* [EXERCISE PROMPT]: Scan the entries below for the word "them", then copy each line that holds it.

Dataset entries

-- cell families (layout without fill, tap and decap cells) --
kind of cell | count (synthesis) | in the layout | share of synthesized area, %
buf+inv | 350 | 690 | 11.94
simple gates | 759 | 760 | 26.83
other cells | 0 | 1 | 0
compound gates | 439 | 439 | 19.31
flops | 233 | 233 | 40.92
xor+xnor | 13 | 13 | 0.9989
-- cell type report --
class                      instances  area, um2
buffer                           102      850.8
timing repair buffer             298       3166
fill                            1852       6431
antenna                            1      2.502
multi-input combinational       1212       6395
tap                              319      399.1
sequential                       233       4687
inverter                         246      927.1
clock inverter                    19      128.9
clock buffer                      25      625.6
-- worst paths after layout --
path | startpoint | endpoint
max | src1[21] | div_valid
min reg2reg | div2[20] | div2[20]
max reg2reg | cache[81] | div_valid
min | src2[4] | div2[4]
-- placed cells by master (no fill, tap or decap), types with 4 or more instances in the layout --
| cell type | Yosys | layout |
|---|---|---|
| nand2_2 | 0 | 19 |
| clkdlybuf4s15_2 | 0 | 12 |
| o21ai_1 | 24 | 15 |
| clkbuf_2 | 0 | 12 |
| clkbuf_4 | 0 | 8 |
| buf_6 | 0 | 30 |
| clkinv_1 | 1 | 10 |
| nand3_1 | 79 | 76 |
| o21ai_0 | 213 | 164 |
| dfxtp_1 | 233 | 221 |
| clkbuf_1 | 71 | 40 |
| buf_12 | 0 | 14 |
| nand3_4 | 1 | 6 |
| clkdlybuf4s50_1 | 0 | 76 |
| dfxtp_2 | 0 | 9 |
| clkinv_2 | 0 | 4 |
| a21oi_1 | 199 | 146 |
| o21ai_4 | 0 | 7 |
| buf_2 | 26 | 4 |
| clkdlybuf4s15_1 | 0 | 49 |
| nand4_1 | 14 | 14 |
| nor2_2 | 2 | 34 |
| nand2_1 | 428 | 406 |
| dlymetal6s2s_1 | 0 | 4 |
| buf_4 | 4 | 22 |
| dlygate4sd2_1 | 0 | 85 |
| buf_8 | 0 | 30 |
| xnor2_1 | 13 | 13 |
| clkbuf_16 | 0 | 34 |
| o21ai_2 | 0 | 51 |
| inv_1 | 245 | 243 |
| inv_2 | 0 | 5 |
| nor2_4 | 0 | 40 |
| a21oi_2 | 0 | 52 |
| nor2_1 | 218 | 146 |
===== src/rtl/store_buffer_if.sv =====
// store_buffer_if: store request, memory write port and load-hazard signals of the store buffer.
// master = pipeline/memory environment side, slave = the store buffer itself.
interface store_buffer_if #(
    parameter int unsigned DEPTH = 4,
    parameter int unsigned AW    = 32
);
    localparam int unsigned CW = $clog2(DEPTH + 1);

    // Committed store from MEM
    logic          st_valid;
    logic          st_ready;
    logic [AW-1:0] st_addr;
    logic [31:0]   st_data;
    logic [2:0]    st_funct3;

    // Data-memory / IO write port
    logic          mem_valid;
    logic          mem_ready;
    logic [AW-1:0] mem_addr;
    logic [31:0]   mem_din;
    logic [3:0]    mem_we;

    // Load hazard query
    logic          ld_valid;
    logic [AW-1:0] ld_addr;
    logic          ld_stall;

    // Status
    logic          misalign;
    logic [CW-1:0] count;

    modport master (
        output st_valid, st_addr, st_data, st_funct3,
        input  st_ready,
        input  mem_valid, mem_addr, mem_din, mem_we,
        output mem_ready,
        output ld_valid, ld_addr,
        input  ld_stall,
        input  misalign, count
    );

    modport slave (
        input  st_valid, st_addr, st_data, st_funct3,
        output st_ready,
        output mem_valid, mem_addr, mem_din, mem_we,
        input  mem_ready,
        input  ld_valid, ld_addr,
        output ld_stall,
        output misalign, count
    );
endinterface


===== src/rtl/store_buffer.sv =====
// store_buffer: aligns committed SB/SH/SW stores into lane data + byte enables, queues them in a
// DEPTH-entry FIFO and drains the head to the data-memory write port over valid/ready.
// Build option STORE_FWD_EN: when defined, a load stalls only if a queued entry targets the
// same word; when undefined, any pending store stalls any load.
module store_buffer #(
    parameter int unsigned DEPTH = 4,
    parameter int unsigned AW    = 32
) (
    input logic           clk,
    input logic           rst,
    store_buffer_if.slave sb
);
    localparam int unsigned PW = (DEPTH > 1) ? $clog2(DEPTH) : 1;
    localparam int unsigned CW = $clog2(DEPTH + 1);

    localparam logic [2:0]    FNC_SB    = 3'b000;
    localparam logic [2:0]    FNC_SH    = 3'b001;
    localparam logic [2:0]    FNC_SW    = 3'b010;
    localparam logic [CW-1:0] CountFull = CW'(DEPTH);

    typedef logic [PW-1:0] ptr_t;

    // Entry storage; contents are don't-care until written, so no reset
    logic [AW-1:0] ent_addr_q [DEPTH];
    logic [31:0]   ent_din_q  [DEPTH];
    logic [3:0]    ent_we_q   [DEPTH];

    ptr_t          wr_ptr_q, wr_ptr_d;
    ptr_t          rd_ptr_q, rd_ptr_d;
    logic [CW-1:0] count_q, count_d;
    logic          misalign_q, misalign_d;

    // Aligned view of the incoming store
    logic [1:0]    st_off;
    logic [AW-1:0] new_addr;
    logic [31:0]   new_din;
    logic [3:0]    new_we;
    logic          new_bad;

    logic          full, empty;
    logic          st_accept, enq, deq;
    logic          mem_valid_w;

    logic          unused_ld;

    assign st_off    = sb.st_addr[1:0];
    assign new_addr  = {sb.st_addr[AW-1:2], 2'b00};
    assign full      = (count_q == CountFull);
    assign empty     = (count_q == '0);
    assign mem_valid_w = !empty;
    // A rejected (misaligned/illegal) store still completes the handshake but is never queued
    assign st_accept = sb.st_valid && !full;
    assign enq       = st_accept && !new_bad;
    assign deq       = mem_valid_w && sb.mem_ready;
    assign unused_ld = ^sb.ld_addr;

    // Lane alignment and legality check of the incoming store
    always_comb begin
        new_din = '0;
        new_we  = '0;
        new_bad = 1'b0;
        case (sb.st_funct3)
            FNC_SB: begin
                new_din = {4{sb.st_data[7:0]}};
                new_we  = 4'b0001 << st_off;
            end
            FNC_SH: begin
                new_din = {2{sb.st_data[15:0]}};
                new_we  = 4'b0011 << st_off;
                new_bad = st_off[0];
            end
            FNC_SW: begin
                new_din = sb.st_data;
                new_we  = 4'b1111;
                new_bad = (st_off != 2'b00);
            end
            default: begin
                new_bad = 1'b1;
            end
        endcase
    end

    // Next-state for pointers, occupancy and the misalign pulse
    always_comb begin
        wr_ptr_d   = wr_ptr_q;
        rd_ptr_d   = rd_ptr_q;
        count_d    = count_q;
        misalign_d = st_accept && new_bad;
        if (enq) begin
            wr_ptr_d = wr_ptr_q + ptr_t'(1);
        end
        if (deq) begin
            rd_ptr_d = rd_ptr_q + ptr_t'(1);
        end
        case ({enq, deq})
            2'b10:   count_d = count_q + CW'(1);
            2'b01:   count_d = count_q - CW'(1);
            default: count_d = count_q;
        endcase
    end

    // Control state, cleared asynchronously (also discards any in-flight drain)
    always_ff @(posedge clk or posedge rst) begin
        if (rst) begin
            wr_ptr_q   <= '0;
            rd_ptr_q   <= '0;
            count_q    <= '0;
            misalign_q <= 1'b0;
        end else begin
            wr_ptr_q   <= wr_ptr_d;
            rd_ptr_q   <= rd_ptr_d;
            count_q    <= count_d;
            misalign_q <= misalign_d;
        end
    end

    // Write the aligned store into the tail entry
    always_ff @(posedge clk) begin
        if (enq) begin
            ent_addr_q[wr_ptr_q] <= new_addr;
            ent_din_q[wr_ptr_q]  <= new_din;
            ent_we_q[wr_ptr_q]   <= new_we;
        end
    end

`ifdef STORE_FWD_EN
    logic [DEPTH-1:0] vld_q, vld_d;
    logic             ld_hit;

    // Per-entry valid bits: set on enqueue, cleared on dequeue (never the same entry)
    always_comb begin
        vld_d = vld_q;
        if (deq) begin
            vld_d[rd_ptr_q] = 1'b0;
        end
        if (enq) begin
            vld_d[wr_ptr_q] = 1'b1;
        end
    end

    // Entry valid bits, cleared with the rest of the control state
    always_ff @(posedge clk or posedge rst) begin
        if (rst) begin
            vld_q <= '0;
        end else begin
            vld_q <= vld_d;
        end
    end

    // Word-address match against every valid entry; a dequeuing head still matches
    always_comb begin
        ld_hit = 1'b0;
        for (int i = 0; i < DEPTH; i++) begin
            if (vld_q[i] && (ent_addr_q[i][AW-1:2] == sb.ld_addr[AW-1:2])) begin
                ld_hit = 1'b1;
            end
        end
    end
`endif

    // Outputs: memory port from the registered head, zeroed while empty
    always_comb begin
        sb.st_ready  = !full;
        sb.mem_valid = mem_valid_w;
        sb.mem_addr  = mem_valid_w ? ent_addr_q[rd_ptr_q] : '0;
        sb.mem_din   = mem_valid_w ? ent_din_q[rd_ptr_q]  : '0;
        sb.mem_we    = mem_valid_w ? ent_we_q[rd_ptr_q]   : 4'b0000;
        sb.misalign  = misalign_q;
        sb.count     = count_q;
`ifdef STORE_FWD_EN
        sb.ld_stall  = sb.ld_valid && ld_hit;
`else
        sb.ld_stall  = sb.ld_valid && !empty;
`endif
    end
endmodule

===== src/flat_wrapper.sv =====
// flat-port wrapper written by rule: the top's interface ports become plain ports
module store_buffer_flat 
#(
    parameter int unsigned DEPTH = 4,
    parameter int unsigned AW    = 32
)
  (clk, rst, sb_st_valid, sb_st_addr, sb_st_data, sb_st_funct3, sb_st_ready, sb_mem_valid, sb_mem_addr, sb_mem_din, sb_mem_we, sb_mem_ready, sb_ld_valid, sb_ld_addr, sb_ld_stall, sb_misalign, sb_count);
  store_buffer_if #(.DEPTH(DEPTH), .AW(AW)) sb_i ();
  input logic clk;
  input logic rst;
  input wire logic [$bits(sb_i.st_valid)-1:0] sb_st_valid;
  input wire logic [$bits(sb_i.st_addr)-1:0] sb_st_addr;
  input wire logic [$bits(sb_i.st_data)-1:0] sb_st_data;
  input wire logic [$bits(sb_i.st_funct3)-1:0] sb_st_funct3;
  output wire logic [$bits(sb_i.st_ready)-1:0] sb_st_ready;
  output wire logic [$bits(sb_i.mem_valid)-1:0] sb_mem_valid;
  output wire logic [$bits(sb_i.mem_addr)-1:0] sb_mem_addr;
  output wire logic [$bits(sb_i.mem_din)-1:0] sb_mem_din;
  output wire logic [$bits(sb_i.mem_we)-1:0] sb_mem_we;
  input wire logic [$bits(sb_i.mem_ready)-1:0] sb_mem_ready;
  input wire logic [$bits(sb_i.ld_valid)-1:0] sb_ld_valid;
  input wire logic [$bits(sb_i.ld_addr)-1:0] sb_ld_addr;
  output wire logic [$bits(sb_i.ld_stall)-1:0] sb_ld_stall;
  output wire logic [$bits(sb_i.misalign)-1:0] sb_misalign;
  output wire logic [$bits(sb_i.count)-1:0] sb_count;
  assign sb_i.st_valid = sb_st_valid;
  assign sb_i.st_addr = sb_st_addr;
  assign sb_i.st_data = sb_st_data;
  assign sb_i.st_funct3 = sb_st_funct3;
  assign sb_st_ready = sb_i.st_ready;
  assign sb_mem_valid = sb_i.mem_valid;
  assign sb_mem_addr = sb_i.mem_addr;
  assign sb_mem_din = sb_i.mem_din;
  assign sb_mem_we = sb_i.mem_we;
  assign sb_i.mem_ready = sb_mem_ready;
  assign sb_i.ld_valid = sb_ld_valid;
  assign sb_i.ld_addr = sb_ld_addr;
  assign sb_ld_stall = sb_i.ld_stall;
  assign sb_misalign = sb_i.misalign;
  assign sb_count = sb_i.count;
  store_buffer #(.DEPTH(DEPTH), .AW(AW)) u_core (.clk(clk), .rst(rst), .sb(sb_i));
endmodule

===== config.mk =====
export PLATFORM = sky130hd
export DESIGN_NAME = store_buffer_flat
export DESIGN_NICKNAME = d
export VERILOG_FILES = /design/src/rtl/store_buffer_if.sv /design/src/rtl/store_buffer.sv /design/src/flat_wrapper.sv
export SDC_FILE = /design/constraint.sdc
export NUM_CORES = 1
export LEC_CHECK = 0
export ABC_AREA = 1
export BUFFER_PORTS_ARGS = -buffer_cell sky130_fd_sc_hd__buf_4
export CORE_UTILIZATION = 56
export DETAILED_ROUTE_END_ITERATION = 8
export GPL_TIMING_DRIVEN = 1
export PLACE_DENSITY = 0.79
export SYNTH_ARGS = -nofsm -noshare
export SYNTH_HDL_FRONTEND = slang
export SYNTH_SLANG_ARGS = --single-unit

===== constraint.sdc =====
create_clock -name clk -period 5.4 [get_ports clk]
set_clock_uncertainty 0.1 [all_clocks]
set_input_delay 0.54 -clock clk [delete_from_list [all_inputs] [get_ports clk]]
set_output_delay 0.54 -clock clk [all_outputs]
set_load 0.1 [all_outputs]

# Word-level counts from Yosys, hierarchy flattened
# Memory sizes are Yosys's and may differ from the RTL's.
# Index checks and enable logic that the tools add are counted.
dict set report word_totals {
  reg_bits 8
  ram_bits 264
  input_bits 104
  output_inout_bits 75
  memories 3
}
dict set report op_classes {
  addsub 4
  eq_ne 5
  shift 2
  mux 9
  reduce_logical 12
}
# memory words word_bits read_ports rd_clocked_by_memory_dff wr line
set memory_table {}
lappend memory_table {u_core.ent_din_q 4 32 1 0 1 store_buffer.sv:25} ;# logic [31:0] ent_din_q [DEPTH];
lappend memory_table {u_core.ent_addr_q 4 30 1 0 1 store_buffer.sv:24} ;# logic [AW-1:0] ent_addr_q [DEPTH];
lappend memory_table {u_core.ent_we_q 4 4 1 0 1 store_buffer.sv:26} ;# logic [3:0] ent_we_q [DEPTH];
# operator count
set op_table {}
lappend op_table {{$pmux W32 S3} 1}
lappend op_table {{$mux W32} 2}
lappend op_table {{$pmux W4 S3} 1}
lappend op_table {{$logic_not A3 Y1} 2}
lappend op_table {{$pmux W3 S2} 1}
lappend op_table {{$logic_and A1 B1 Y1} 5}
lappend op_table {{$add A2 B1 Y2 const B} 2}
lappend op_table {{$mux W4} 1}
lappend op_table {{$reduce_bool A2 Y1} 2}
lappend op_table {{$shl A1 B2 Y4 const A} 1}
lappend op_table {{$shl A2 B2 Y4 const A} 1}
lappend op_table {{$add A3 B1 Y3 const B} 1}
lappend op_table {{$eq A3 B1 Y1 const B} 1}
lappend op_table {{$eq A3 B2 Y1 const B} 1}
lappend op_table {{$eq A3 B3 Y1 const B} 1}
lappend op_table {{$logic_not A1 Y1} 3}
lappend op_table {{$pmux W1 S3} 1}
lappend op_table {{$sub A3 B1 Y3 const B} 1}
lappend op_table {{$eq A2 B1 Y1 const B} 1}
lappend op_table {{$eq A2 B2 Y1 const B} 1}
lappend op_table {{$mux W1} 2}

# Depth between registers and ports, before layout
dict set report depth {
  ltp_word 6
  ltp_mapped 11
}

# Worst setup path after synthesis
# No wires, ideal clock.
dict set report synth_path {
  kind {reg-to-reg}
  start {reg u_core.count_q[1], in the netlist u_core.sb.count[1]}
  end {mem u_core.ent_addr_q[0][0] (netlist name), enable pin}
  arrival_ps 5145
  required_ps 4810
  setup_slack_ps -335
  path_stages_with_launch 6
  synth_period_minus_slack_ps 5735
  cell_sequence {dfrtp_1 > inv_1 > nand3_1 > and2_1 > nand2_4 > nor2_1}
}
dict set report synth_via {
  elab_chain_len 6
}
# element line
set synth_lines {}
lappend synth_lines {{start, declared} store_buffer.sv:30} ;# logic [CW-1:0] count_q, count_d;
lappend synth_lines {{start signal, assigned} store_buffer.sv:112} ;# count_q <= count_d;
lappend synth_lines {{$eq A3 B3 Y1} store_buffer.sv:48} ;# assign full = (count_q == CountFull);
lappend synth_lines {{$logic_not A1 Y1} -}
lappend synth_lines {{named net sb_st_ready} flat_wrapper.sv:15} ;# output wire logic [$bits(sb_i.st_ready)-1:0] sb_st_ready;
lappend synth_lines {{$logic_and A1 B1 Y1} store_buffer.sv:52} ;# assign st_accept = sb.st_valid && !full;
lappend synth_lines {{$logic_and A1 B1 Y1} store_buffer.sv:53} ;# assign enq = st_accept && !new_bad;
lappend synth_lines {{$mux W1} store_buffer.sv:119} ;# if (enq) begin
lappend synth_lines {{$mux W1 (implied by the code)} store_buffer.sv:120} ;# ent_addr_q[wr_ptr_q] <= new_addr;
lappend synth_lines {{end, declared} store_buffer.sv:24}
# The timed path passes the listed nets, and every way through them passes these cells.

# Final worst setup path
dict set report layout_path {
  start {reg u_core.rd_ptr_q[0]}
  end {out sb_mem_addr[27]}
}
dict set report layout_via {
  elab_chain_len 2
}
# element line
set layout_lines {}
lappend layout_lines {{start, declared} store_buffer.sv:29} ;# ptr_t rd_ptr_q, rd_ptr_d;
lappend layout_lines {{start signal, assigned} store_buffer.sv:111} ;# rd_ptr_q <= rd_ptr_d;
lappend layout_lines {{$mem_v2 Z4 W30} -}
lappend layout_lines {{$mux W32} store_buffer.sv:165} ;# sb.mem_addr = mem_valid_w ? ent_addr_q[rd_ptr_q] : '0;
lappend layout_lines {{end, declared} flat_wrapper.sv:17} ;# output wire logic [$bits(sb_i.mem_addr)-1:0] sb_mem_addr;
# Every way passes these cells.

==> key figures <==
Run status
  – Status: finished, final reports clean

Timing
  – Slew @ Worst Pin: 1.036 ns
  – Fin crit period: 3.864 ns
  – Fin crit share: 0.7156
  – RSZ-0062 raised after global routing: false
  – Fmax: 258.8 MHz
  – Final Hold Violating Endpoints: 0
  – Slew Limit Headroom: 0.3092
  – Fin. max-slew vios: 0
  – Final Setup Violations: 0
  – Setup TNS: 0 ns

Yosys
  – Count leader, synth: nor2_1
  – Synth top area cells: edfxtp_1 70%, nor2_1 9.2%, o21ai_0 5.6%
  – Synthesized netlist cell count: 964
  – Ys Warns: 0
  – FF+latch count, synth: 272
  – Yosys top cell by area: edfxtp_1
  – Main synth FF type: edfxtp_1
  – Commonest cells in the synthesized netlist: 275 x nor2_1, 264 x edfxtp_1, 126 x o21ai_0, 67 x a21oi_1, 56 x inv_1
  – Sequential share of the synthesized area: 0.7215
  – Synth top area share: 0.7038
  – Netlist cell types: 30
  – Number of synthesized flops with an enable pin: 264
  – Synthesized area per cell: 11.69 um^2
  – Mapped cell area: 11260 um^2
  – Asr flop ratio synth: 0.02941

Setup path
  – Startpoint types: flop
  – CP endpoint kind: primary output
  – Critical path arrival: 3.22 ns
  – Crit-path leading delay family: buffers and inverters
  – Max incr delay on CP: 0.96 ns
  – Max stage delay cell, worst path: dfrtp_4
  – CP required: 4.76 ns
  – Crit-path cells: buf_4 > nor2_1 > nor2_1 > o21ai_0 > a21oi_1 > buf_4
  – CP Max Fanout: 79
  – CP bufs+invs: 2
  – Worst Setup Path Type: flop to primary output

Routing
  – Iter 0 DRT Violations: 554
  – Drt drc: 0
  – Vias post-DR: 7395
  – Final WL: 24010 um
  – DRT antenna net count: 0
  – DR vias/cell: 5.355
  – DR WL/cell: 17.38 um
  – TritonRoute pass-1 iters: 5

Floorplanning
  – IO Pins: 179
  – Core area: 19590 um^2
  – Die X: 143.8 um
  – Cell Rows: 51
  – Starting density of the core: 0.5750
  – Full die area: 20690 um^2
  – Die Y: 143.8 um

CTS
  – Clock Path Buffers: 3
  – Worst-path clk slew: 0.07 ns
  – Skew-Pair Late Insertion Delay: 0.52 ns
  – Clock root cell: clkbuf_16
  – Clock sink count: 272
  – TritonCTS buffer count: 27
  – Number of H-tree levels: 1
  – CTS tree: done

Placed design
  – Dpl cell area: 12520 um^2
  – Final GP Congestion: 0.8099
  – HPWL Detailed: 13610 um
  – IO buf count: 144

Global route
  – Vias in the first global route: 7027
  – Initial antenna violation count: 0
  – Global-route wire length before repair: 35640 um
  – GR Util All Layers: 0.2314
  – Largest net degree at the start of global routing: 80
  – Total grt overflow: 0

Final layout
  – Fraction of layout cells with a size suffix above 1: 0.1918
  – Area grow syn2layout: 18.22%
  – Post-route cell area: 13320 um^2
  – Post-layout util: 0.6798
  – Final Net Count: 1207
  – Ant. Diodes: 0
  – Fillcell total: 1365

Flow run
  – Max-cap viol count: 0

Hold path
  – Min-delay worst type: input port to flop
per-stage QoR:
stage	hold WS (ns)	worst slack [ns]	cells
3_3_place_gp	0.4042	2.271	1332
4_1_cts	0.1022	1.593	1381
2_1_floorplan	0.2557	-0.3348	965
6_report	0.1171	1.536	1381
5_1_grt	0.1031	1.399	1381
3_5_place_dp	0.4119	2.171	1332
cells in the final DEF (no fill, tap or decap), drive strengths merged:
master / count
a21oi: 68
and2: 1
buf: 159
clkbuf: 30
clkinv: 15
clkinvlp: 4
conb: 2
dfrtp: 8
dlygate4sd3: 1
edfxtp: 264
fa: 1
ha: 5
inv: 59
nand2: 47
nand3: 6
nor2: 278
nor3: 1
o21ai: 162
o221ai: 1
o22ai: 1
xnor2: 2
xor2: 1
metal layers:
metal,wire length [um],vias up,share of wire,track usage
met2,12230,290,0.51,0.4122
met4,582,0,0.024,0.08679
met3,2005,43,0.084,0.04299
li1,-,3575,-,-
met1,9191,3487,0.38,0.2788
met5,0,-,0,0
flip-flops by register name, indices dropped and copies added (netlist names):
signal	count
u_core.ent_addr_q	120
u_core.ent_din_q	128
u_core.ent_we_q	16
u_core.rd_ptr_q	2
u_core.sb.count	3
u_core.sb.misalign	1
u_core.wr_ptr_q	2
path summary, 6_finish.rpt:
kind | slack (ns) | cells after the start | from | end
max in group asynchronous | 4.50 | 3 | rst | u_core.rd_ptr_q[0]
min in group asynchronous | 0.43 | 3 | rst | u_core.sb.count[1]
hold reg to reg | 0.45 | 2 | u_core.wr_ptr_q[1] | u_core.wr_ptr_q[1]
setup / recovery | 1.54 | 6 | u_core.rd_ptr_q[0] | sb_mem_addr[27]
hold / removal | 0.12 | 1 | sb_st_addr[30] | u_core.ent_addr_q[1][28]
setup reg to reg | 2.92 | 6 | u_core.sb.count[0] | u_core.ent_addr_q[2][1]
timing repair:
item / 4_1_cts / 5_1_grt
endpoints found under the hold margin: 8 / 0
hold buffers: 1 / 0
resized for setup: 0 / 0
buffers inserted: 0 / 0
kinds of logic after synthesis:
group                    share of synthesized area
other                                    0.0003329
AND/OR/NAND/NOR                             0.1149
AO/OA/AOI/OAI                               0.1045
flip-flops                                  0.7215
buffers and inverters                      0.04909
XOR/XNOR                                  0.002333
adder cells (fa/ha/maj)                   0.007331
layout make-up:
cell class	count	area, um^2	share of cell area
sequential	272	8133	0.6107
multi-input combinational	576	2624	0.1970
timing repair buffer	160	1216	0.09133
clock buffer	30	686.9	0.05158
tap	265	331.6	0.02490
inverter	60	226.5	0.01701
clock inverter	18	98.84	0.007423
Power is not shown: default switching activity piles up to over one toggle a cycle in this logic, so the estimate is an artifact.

* [ANSWER BELOW]:
// store_buffer: aligns committed SB/SH/SW stores into lane data + byte enables, queues them in a
# The timed path passes the listed nets, and every way through them passes these cells.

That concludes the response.